Fundamental changes in approaches to serving client legal needs, and in how the legal profession deals with regulation of an increasingly global environment will be front and center as lawyers and lawyer regulators from across the nation gather June 3-5 in Seattle.
The lawyers will convene for the 36th National Conference on Professional Responsibility and 26th National Forum on Client Protection, sponsored by the American Bar Association Center for Professional Responsibility.
As lawyers increasingly rely on technology in their practices, and as both domestic and foreign lawyers serve clients on a global basis, their methods of doing business are changing, and approaches to regulating legal ethics are evolving too.
One conference panel, “Cross Border Practice at the Crossroads: Multijurisdictional Practice Revisited,” will examine one issue in that evolution — exploring how well state lawyer ethics rules align with realities of practicing law within and beyond the United States.
Increasingly, clients and law firms addressing “large legal matters” are breaking down the work by functions, and distributing the pieces among a range of law firms and service providers, in a trend labeled “disaggregating.”

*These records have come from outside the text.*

$ cat src/sv/tsme_ctrl.sv
module tsme_ctrl (
    input  logic                clk,
    input  logic                rst_n,
    input  logic                in_valid,
    output logic                in_ready,
    input  tsme_pkg::dp_stat_t  stat,
    output tsme_pkg::dp_cmd_t   cmd
);

    typedef enum logic [3:0] {
        S_IDLE,
        S_DISP,
        S_VS_RD,
        S_VS_CMP,
        S_REPORT,
        S_OUT_RD,
        S_OUT_TAKE,
        S_SC1_RD,
        S_SC1_CMP,
        S_SC2_RD,
        S_SC2_CMP,
        S_EMIT,
        S_FIN
    } state_t;

    state_t state_reg;
    state_t state_next;
    logic   ph_reg;
    logic   ph_next;
    logic   xset;
    logic   yset;
    logic   is_inter;
    logic   is_union;

    // Outer set X and second scanned set Y for the set operations.
    always_comb
    begin
        is_inter = (stat.kind == tsme_pkg::K_INTER);
        is_union = (stat.kind == tsme_pkg::K_UNION);
        if (is_union)
        begin
            xset = ph_reg;
            yset = tsme_pkg::SET_A;
        end
        else if (is_inter)
        begin
            xset = tsme_pkg::SET_A;
            yset = tsme_pkg::SET_B;
        end
        else
        begin
            xset = stat.sel;
            yset = !stat.sel;
        end
    end

    // Next state and datapath command.
    always_comb
    begin
        state_next = state_reg;
        ph_next    = ph_reg;
        cmd.op     = tsme_pkg::DP_NOP;
        cmd.rset   = xset;
        cmd.oset   = xset;
        cmd.jlim   = tsme_pkg::JL_I;
        in_ready   = 1'b0;
        case (state_reg)
            S_IDLE:
            begin
                in_ready = 1'b1;
                if (in_valid)
                begin
                    cmd.op     = tsme_pkg::DP_LOAD;
                    ph_next    = tsme_pkg::SET_A;
                    state_next = S_DISP;
                end
            end
            S_DISP:
            begin
                case (stat.kind)
                    tsme_pkg::K_INSERT:
                    begin
                        if (stat.out_free)
                        begin
                            cmd.op     = stat.n_full ? tsme_pkg::DP_RESULT
                                                     : tsme_pkg::DP_INSERT;
                            state_next = S_IDLE;
                        end
                    end
                    tsme_pkg::K_SIZE:
                    begin
                        state_next = S_REPORT;
                    end
                    tsme_pkg::K_REMOVE, tsme_pkg::K_SEARCH:
                    begin
                        state_next = stat.n_zero ? S_REPORT : S_VS_RD;
                    end
                    default:
                    begin
                        state_next = S_OUT_RD;
                    end
                endcase
            end
            S_VS_RD:
            begin
                cmd.oset = stat.sel;
                cmd.rset = stat.sel;
                if (stat.i_end)
                begin
                    state_next = S_REPORT;
                end
                else
                begin
                    cmd.op     = tsme_pkg::DP_RD_I;
                    state_next = S_VS_CMP;
                end
            end
            S_VS_CMP:
            begin
                // Matches are counted; removal copies every other entry down.
                cmd.rset = stat.sel;
                if (stat.match_val)
                begin
                    cmd.op = tsme_pkg::DP_COUNT;
                end
                else if (stat.kind == tsme_pkg::K_REMOVE)
                begin
                    cmd.op = tsme_pkg::DP_KEEP;
                end
                else
                begin
                    cmd.op = tsme_pkg::DP_NEXT_I;
                end
                state_next = S_VS_RD;
            end
            S_REPORT:
            begin
                if (stat.out_free)
                begin
                    cmd.op     = tsme_pkg::DP_RESULT;
                    state_next = S_IDLE;
                end
            end
            S_OUT_RD:
            begin
                if (stat.i_end)
                begin
                    if (is_union && (ph_reg == tsme_pkg::SET_A))
                    begin
                        cmd.op  = tsme_pkg::DP_NEW_PHASE;
                        ph_next = tsme_pkg::SET_B;
                    end
                    else
                    begin
                        state_next = S_FIN;
                    end
                end
                else
                begin
                    cmd.op     = tsme_pkg::DP_RD_I;
                    state_next = S_OUT_TAKE;
                end
            end
            S_OUT_TAKE:
            begin
                cmd.op = tsme_pkg::DP_TAKE;
                if (stat.kind == tsme_pkg::K_LIST)
                begin
                    state_next = S_EMIT;
                end
                else if (stat.kind == tsme_pkg::K_DIFF)
                begin
                    state_next = S_SC2_RD;
                end
                else
                begin
                    state_next = S_SC1_RD;
                end
            end
            S_SC1_RD:
            begin
                // Look for an earlier copy of the element in its own set.
                cmd.jlim = tsme_pkg::JL_I;
                if (stat.j_end)
                begin
                    if (is_union && (ph_reg == tsme_pkg::SET_A))
                    begin
                        state_next = S_EMIT;
                    end
                    else
                    begin
                        cmd.op     = tsme_pkg::DP_CLR_J;
                        state_next = S_SC2_RD;
                    end
                end
                else
                begin
                    cmd.op     = tsme_pkg::DP_RD_J;
                    state_next = S_SC1_CMP;
                end
            end
            S_SC1_CMP:
            begin
                if (stat.match_cur)
                begin
                    cmd.op     = tsme_pkg::DP_NEXT_I;
                    state_next = S_OUT_RD;
                end
                else
                begin
                    cmd.op     = tsme_pkg::DP_NEXT_J;
                    state_next = S_SC1_RD;
                end
            end
            S_SC2_RD:
            begin
                // Look for the element in the other set.
                cmd.rset = yset;
                cmd.jlim = (yset == tsme_pkg::SET_B) ? tsme_pkg::JL_B : tsme_pkg::JL_A;
                if (stat.j_end)
                begin
                    if (is_inter)
                    begin
                        cmd.op     = tsme_pkg::DP_NEXT_I;
                        state_next = S_OUT_RD;
                    end
                    else
                    begin
                        state_next = S_EMIT;
                    end
                end
                else
                begin
                    cmd.op     = tsme_pkg::DP_RD_J;
                    state_next = S_SC2_CMP;
                end
            end
            S_SC2_CMP:
            begin
                cmd.rset = yset;
                if (stat.match_cur)
                begin
                    if (is_inter)
                    begin
                        state_next = S_EMIT;
                    end
                    else
                    begin
                        cmd.op     = tsme_pkg::DP_NEXT_I;
                        state_next = S_OUT_RD;
                    end
                end
                else
                begin
                    cmd.op     = tsme_pkg::DP_NEXT_J;
                    state_next = S_SC2_RD;
                end
            end
            S_EMIT:
            begin
                if (stat.out_free || !stat.pend_v)
                begin
                    cmd.op     = tsme_pkg::DP_EMIT;
                    state_next = S_OUT_RD;
                end
            end
            S_FIN:
            begin
                if (stat.out_free)
                begin
                    cmd.op     = tsme_pkg::DP_FINISH;
                    state_next = S_IDLE;
                end
            end
            default:
            begin
                state_next = S_IDLE;
            end
        endcase
    end

    // State and union phase.
    always_ff @(posedge clk or negedge rst_n)
    begin
        if (!rst_n)
        begin
            state_reg <= S_IDLE;
            ph_reg    <= tsme_pkg::SET_A;
        end
        else
        begin
            state_reg <= state_next;
            ph_reg    <= ph_next;
        end
    end

endmodule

While one group of conference attendees explores ethics and risk management issues rising from disaggregating, another will catalogue developments over the past year involving client confidentiality and lawyer-client privilege.
The conference will open with a series of three short “great debates” looking at potential ways in which ABA Model Rules of Professional Conduct could be amended to respond to topics confronting the ABA’s Commission on Ethics 20/20.
None of the amendments is actually proposed, as the commission is gathering comment on a host of issues raised by technology and globalization of practice, but the debates will be framed by hypothetical rule amendment proposals.
The debate topics are:
• Removing provisions that impute to a law firm conflicts of interest involving individual practitioners who move from one employment position to another, thus barring the new law firm from representing certain clients
• Repealing a ban on lawyers agreeing to restrictions on their right to practice when leaving a law firm
• Permitting law firms to practice in firms with non-lawyer investors or owners.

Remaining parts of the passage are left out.